In his always less than perfect world Nisbet’s American leaders of preference would follow in the footsteps of Edmund Burke and John Adams. Too far back, you protest? Well then, Robert Nisbet would settle for a Grover Cleveland, or a Robert Taft, or a Barry Goldwater (but not always for a crusade-tempted Ronald Reagan).

Two very large obstacles stand in the way of Nisbet’s dream ever becoming a reality: 1) There will never be another Grover Cleveland or anyone like him (“a good man in a bad trade,” or “the last of the Romans,” according to H.L. Mencken); and 2) Robert Nisbet knows it.

Or at least he knew as much as of 1986. He also knew that his thirty year revival, “with the aid of the {not always to be admired] neoconservatives” had at least nudged the American political order “somewhat to the right.” And Robert Nisbet, the realist, was prepared to thank God for small favors.

He also seemed to be prepared to make his peace with the welfare state. In fact, he suggests that it might well be “possible that traditional conservatism will be strengthened by what is increasingly being hailed as Welfare Conservatism.”

Was Robert Nisbet, circa 1986, among those hailers? It would seem so. Near the end of the book he sighs (?) or states (?) that the “future of the welfare state, barring utter catastrophe in the world, is thoroughly assured by now.”

Does this mean that Nisbet, the realist, had completely shoved aside Nisbet, the dreamer? Not really. His “Welfare Conservatives” may have been seeking to establish their own “lustrous pedigree.” But in Nisbet’s eyes theirs was a “futile hope,” if they thought they could claim Burke, or even Disraeli and Bismarck as their political ancestors.

Besides, Nisbet the dreamer gives himself the last word by reminding his readers that a “substantial core of traditional conservatism” remained alive and somewhat well in the declining years of the Reagan presidency. That core might not be enough to produce another Grover Cleveland, but the “kindly light” of that thirty year renaissance still shines brightly enough to guide the way.

Would Robert Nisbet be discouraged or encouraged by what has happened over the course of the past two years, meaning the election of Barack Obama and the reaction against his agenda? Would he be appalled, even numbed, by the Obama version of the welfare state? Or would he be heartened, even inspired, by the conservative resurgence?

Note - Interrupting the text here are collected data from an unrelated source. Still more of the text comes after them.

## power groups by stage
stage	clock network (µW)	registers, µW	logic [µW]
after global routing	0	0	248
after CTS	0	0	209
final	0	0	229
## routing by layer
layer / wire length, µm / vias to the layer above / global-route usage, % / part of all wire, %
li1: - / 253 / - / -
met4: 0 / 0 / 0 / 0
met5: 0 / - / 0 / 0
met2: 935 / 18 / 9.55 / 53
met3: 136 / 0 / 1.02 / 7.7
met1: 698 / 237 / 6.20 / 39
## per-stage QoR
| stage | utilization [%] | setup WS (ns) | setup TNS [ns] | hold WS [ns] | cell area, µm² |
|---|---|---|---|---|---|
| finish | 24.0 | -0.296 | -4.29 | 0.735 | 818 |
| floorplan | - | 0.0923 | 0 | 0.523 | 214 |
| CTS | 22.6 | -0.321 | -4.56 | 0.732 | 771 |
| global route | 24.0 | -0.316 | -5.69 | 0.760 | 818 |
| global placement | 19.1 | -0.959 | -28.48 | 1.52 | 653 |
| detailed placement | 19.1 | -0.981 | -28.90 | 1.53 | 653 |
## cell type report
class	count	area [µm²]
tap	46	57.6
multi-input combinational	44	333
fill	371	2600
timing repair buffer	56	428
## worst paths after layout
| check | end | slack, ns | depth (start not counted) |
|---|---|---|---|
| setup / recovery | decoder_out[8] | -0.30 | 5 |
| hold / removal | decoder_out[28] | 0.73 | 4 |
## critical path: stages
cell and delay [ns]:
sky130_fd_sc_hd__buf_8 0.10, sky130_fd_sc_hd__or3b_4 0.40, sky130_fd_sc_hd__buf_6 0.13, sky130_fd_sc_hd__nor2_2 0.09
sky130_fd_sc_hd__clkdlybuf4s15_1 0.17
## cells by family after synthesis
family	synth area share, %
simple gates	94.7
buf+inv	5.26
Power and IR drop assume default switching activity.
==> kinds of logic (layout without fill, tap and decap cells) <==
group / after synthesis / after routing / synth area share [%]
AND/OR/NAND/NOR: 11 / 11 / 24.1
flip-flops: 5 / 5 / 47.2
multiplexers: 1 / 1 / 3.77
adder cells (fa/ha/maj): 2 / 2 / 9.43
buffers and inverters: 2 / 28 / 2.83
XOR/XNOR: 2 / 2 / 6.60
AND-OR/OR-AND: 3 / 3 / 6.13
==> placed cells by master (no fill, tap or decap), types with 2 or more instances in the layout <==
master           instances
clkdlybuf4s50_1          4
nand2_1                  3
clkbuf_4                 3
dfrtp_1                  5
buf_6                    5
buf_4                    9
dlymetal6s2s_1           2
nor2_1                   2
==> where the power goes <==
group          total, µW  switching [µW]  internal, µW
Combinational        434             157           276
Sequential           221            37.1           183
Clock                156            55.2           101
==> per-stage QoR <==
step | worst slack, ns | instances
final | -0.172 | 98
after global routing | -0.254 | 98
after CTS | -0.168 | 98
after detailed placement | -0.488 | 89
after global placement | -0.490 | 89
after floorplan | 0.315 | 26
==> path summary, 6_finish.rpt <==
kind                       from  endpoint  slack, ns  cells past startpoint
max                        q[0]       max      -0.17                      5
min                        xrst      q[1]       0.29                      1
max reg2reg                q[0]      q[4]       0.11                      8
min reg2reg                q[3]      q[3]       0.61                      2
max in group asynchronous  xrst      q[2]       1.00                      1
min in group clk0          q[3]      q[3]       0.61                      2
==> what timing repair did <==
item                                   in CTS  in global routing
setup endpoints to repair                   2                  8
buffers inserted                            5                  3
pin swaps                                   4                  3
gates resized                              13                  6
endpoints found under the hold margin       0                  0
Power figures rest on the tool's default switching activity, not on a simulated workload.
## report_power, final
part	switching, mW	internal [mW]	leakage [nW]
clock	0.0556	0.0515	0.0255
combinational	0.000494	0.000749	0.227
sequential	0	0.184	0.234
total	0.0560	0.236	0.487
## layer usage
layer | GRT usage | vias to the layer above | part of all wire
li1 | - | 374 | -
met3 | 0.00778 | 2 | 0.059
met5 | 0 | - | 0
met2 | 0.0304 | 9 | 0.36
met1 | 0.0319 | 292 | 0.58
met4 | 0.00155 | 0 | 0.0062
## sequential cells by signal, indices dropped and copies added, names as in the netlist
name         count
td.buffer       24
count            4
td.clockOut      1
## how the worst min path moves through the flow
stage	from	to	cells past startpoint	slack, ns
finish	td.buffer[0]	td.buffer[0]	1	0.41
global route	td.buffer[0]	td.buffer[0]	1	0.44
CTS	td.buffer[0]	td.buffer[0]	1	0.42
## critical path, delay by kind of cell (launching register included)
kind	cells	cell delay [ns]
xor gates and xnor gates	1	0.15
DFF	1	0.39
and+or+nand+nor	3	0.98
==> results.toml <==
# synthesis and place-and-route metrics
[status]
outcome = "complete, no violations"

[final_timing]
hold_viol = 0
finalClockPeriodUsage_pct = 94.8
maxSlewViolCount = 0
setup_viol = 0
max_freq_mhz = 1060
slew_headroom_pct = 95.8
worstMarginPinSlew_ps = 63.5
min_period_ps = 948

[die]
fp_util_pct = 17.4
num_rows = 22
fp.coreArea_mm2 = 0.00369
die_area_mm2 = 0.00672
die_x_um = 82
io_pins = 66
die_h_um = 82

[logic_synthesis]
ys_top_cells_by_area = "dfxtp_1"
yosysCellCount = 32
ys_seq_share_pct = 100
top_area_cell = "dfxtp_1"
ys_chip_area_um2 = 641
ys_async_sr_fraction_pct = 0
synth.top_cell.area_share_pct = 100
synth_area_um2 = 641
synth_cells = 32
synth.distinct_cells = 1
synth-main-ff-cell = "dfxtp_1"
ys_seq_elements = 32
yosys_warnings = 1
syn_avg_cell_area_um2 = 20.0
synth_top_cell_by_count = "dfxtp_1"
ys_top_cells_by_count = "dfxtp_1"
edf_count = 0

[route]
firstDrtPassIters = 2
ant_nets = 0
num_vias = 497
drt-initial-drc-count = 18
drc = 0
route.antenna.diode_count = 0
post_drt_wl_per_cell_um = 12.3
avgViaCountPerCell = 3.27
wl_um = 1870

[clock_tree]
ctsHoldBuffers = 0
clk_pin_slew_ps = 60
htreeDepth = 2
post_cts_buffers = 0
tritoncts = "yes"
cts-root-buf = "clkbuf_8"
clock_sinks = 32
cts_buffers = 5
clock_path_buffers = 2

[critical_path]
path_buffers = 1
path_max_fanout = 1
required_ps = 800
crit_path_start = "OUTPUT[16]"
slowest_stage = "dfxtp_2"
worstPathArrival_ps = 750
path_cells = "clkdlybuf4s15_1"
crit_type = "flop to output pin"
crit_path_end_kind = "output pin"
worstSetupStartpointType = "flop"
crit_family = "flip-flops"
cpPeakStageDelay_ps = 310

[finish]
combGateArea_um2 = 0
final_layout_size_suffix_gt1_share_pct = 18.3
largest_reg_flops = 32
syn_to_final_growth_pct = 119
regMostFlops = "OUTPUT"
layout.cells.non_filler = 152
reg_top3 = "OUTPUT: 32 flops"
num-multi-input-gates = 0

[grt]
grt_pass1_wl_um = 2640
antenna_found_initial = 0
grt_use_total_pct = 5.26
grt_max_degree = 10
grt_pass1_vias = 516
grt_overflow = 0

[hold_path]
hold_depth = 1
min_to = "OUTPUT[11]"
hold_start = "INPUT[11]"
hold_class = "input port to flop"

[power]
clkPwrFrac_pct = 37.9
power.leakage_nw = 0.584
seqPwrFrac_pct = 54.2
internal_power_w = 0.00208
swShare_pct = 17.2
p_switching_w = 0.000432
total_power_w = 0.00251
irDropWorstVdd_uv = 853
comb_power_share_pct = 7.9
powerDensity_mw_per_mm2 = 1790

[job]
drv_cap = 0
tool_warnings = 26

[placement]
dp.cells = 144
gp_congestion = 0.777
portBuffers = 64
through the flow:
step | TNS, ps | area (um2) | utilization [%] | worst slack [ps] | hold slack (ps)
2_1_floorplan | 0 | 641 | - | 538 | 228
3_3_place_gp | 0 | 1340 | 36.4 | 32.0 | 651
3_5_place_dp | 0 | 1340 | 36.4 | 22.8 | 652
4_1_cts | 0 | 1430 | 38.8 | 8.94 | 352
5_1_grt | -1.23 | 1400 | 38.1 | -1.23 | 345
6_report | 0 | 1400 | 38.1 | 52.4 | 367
### design.v
`timescale 1ns / 1ps
module exe_stage(
  input wire rst,
  input wire [4 : 0]inst_type_i,
  input wire [7 : 0]inst_opcode,
  input wire [63 : 0]op1,
  input wire [63 : 0]op2,
  output wire [4 : 0]inst_type_o,
  output reg  [63 : 0]rd_data
);
assign inst_type_o = inst_type_i;
always@( * )
begin
  if( rst == 1'b1 )
  begin
    rd_data = 64'h00000000_00000000;
  end
  else
  begin
    case( inst_opcode )
	  8'h11: begin rd_data = op1 + op2;  end
	  default:   begin rd_data = 64'h00000000_00000000; end
	endcase
  end
end
endmodule
`timescale 1ns / 1ps
module id_stage(
  input wire rst,
  input wire [31 : 0]inst,
  input wire [63 : 0]rs1_data,
  input wire [63 : 0]rs2_data,
  output wire rs1_r_ena,
  output wire [4 : 0]rs1_r_addr,
  output wire rs2_r_ena,
  output wire [4 : 0]rs2_r_addr,
  output wire rd_w_ena,
  output wire [4 : 0]rd_w_addr,
  output wire [4 : 0]inst_type,
  output wire [7 : 0]inst_opcode,
  output wire [63 : 0]op1,
  output wire [63 : 0]op2
);
wire [6  : 0]opcode;
wire [4  : 0]rd;
wire [2  : 0]func3;
wire [4  : 0]rs1;
wire [11 : 0]imm;
assign opcode = inst[6  :  0];
assign rd     = inst[11 :  7];
assign func3  = inst[14 : 12];
assign rs1    = inst[19 : 15];
assign imm    = inst[31 : 20];
wire inst_addi =   ~opcode[2] & ~opcode[3] & opcode[4] & ~opcode[5] & ~opcode[6]                
                 & ~func3[0] & ~func3[1] & ~func3[2];
assign inst_type[4] = ( rst == 1'b1 ) ? 0 : inst_addi;
assign inst_opcode[0] = (  rst == 1'b1 ) ? 0 : inst_addi;
assign inst_opcode[1] = (  rst == 1'b1 ) ? 0 : 0;
assign inst_opcode[2] = (  rst == 1'b1 ) ? 0 : 0;
assign inst_opcode[3] = (  rst == 1'b1 ) ? 0 : 0;
assign inst_opcode[4] = (  rst == 1'b1 ) ? 0 : inst_addi;
assign inst_opcode[5] = (  rst == 1'b1 ) ? 0 : 0;
assign inst_opcode[6] = (  rst == 1'b1 ) ? 0 : 0;
assign inst_opcode[7] = (  rst == 1'b1 ) ? 0 : 0;
assign rs1_r_ena  = ( rst == 1'b1 ) ? 0 : inst_type[4];
assign rs1_r_addr = ( rst == 1'b1 ) ? 0 : ( inst_type[4] == 1'b1 ? rs1 : 0 );
assign rs2_r_ena  = 0;
assign rs2_r_addr = 0;
assign rd_w_ena   = ( rst == 1'b1 ) ? 0 : inst_type[4];
assign rd_w_addr  = ( rst == 1'b1 ) ? 0 : ( inst_type[4] == 1'b1 ? rd  : 0 );
assign op1 = ( rst == 1'b1 ) ? 0 : ( inst_type[4] == 1'b1 ? rs1_data : 0 );
assign op2 = ( rst == 1'b1 ) ? 0 : ( inst_type[4] == 1'b1 ? { {52{imm[11]}}, imm } : 0 );
endmodule
`timescale 1ns / 1ps
module if_stage(
  input wire clk,
  input wire rst,
  output wire [63 : 0]inst_addr,
  output wire         inst_ena
);
reg [63 : 0]pc;
always@( posedge clk )
begin
  if( rst == 1'b1 )
  begin
    pc <= 64'h00000000_00000000 ;
  end
  else
  begin
    pc <= pc + 4;
  end
end
assign inst_addr = pc;
assign inst_ena  = ( rst == 1'b1 ) ? 0 : 1;
endmodule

Writing as I am on the eve of the 2010 mid-term elections, I have neither a crystal ball nor a way to resurrect Mr. Nisbet. Let’s simply say that his worries remain real worries, whether they be directed at the dangers of collectivism or those posed by a mass democracy. In his heyday, Mr. Nisbet expressed great skepticism about the various outbursts of populism scattered throughout American history. Would he be content to entrust a new conservative renaissance in the hands of a new American populism, even a populism of a rightist sort? No answer is possible, but reading this book offers an occasion to ponder such a question and to put forth Nisbet-like worries about what might ensue.